Exercise objective → Below are the records. Gather each line that holds "placement".

*-*-*

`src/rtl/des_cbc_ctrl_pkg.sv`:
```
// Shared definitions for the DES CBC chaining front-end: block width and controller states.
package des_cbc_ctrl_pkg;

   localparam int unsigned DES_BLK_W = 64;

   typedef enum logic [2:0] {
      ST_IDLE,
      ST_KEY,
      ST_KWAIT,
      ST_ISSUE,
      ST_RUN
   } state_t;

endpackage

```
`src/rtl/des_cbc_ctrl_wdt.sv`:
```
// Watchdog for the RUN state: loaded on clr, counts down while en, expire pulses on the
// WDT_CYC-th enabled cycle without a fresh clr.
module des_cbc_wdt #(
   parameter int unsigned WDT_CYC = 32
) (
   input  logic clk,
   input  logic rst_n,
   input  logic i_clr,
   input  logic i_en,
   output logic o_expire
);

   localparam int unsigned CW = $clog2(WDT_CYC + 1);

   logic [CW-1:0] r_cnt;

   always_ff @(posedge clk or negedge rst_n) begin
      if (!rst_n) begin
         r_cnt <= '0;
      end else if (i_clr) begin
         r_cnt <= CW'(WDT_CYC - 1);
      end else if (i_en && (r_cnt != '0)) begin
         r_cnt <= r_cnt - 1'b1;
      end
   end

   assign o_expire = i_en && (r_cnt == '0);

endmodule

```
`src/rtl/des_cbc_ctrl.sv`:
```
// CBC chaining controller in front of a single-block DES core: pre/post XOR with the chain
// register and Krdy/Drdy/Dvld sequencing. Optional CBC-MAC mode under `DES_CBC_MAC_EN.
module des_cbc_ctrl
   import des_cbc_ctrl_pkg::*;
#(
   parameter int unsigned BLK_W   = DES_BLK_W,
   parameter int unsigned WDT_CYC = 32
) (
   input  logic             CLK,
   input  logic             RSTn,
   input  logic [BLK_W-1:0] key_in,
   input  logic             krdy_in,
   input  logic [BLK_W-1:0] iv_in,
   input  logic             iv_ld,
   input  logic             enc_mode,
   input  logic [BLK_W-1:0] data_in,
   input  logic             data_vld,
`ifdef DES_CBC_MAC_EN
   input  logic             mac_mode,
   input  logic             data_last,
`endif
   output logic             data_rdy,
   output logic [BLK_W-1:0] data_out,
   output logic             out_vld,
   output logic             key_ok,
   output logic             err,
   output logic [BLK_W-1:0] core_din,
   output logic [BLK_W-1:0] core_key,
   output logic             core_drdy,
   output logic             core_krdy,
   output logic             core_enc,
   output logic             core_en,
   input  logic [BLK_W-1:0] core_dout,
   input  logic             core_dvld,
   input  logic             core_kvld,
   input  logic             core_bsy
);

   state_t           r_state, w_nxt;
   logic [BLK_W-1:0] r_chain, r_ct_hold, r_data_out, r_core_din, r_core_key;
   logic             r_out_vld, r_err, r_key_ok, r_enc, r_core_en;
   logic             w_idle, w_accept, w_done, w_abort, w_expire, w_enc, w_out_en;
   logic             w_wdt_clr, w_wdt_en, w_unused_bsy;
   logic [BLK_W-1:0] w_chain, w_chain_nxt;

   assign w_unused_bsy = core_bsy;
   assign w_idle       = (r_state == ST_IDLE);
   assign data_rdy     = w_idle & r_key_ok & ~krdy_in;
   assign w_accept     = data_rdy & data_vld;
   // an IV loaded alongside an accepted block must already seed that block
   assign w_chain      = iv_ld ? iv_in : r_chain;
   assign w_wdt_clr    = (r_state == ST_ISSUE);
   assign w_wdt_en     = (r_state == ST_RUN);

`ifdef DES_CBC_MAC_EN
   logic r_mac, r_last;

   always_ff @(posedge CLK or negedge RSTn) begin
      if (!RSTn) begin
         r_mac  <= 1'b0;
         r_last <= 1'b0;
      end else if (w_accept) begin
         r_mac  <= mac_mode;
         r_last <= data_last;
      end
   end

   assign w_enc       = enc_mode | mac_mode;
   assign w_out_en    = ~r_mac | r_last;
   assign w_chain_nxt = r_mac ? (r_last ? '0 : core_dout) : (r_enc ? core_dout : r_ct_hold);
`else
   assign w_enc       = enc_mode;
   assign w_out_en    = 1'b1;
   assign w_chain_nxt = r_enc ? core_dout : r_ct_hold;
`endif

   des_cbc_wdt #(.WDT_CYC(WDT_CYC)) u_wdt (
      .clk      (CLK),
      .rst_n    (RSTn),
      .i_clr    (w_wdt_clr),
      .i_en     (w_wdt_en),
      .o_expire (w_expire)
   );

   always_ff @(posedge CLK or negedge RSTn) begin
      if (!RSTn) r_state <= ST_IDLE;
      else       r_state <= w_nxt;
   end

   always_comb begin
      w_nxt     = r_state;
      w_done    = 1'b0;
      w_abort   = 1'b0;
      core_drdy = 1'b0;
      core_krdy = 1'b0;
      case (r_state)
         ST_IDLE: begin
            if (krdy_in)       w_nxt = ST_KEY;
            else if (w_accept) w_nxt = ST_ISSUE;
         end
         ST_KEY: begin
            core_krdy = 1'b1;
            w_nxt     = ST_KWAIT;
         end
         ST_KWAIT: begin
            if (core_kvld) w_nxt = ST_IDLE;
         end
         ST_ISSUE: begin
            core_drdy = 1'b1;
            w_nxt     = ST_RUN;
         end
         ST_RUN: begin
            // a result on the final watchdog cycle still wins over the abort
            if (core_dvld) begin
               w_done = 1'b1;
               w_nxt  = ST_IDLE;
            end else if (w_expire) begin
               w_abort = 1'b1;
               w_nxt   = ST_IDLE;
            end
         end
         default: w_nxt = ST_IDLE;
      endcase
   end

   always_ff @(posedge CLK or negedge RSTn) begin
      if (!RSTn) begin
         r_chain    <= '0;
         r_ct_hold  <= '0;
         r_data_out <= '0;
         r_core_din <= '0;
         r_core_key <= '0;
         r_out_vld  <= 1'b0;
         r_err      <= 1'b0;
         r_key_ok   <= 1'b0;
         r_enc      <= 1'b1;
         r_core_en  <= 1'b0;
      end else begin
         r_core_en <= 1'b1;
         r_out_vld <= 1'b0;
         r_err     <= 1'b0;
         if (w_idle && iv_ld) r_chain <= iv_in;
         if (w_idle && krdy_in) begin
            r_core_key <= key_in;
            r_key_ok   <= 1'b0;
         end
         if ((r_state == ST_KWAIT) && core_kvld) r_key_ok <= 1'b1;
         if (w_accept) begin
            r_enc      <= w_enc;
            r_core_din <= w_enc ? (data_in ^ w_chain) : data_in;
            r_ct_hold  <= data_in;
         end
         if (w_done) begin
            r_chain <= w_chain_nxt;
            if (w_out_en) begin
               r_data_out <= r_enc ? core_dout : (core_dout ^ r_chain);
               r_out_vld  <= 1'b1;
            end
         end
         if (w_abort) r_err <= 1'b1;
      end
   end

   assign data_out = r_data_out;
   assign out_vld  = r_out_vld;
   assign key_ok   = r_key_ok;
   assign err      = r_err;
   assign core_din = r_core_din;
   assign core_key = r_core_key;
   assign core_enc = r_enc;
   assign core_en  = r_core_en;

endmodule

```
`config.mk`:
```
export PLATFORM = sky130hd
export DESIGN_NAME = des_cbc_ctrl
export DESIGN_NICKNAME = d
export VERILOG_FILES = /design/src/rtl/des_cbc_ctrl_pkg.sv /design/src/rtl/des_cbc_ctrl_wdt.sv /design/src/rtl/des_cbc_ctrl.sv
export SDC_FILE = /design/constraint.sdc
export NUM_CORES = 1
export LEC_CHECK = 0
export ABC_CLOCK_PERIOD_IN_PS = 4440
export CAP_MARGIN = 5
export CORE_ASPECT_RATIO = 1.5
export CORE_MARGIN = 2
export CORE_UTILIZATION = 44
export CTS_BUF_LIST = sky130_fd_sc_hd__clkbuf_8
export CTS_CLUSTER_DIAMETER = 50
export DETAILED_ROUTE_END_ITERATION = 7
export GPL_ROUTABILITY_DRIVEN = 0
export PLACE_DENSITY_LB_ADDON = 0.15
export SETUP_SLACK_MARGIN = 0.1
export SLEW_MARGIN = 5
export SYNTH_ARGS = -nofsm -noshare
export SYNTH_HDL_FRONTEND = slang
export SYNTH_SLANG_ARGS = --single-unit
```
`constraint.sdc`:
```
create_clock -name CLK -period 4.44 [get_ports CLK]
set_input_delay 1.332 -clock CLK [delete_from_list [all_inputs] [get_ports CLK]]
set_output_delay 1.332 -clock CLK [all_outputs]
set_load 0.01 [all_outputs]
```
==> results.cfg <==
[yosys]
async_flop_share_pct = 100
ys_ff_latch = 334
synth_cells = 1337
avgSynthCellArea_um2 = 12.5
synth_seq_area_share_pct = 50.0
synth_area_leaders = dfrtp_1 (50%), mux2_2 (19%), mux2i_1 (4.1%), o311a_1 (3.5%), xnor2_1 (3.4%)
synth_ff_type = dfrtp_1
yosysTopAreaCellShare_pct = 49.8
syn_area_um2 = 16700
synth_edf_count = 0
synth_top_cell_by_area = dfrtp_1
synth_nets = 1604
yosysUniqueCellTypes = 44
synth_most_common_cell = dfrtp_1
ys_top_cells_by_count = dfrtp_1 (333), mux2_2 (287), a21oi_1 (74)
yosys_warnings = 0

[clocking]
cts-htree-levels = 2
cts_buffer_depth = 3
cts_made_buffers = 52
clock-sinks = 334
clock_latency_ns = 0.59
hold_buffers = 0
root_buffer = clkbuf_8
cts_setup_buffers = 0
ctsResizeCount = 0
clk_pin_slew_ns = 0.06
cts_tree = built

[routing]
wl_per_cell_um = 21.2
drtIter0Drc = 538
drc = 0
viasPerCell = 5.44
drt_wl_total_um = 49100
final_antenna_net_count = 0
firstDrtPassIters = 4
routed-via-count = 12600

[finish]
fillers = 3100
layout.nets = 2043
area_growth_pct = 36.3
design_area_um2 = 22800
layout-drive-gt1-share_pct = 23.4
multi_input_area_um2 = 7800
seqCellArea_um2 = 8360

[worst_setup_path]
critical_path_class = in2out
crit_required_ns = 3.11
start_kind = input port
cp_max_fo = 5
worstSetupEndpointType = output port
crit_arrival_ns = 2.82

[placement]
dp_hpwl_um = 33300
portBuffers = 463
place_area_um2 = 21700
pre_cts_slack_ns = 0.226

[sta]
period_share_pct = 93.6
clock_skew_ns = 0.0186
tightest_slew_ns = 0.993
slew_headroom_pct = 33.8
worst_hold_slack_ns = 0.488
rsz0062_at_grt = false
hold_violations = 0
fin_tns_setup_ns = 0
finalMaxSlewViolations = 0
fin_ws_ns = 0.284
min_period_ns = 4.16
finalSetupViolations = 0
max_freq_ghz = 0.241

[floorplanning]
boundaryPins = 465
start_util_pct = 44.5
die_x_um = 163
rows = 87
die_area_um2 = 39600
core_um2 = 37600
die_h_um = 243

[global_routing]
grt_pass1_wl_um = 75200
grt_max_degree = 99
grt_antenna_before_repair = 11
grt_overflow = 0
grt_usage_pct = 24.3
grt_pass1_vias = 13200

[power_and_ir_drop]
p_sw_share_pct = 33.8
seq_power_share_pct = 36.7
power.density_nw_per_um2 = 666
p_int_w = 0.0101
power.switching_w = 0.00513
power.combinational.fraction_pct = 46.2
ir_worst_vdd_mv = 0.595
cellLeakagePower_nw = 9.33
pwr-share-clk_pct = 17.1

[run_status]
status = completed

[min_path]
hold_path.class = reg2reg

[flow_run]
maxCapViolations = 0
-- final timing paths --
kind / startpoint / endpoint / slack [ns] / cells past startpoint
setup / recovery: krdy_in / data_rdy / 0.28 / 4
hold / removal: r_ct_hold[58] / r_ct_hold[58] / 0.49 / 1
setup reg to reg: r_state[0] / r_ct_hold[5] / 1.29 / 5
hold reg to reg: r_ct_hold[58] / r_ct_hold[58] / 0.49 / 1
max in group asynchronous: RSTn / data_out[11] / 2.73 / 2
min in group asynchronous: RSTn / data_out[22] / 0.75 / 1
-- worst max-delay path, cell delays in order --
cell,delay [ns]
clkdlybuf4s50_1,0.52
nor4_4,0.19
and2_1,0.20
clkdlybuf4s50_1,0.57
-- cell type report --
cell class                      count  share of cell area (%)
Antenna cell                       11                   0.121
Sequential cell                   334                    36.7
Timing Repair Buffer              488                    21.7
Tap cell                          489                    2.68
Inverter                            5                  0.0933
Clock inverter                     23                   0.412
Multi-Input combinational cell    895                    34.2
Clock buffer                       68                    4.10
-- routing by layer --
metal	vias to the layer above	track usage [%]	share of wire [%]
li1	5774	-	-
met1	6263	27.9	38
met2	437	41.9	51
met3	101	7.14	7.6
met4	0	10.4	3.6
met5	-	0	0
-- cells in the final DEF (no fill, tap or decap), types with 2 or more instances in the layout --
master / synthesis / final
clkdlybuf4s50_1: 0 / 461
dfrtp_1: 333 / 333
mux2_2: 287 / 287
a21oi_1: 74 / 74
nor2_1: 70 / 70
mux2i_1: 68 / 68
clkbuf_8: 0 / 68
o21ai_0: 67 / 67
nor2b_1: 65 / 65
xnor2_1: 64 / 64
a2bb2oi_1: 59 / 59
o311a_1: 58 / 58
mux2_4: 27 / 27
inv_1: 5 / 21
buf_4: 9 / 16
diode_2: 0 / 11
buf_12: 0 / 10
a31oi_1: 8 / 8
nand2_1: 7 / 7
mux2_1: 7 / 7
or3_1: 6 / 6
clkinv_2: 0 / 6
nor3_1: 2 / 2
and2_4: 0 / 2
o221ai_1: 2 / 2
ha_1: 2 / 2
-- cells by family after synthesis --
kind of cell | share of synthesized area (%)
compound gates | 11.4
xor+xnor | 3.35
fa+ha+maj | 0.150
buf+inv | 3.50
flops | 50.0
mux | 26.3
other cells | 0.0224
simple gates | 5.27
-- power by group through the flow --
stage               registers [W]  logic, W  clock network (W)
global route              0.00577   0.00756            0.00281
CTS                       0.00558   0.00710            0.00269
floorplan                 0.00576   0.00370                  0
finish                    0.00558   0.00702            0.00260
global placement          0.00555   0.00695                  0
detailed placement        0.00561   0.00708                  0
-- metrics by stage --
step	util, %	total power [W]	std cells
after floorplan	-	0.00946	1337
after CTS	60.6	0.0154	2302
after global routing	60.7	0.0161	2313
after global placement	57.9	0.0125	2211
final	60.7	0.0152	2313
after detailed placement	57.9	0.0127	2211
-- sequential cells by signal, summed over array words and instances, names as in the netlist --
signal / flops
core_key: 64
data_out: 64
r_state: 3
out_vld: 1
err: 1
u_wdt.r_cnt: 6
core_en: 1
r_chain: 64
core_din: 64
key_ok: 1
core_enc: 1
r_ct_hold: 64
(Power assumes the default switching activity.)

*-*-*

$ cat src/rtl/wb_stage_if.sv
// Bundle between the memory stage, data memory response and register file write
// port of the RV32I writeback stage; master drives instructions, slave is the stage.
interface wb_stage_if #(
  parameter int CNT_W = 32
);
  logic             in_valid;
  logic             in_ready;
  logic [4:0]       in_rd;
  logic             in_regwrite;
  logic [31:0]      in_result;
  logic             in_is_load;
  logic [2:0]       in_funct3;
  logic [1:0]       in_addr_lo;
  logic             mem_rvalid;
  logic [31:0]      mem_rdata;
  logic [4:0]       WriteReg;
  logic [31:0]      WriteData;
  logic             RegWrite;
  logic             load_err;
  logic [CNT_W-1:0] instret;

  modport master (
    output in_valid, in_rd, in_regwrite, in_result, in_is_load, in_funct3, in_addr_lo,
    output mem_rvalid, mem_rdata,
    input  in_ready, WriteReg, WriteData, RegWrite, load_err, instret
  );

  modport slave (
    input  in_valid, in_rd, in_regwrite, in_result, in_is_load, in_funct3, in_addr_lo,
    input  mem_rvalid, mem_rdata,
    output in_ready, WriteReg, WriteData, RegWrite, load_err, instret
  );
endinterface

*-*-*

Exercise response →
[placement]
global placement          0.00555   0.00695                  0
detailed placement        0.00561   0.00708                  0
after global placement	57.9	0.0125	2211
after detailed placement	57.9	0.0127	2211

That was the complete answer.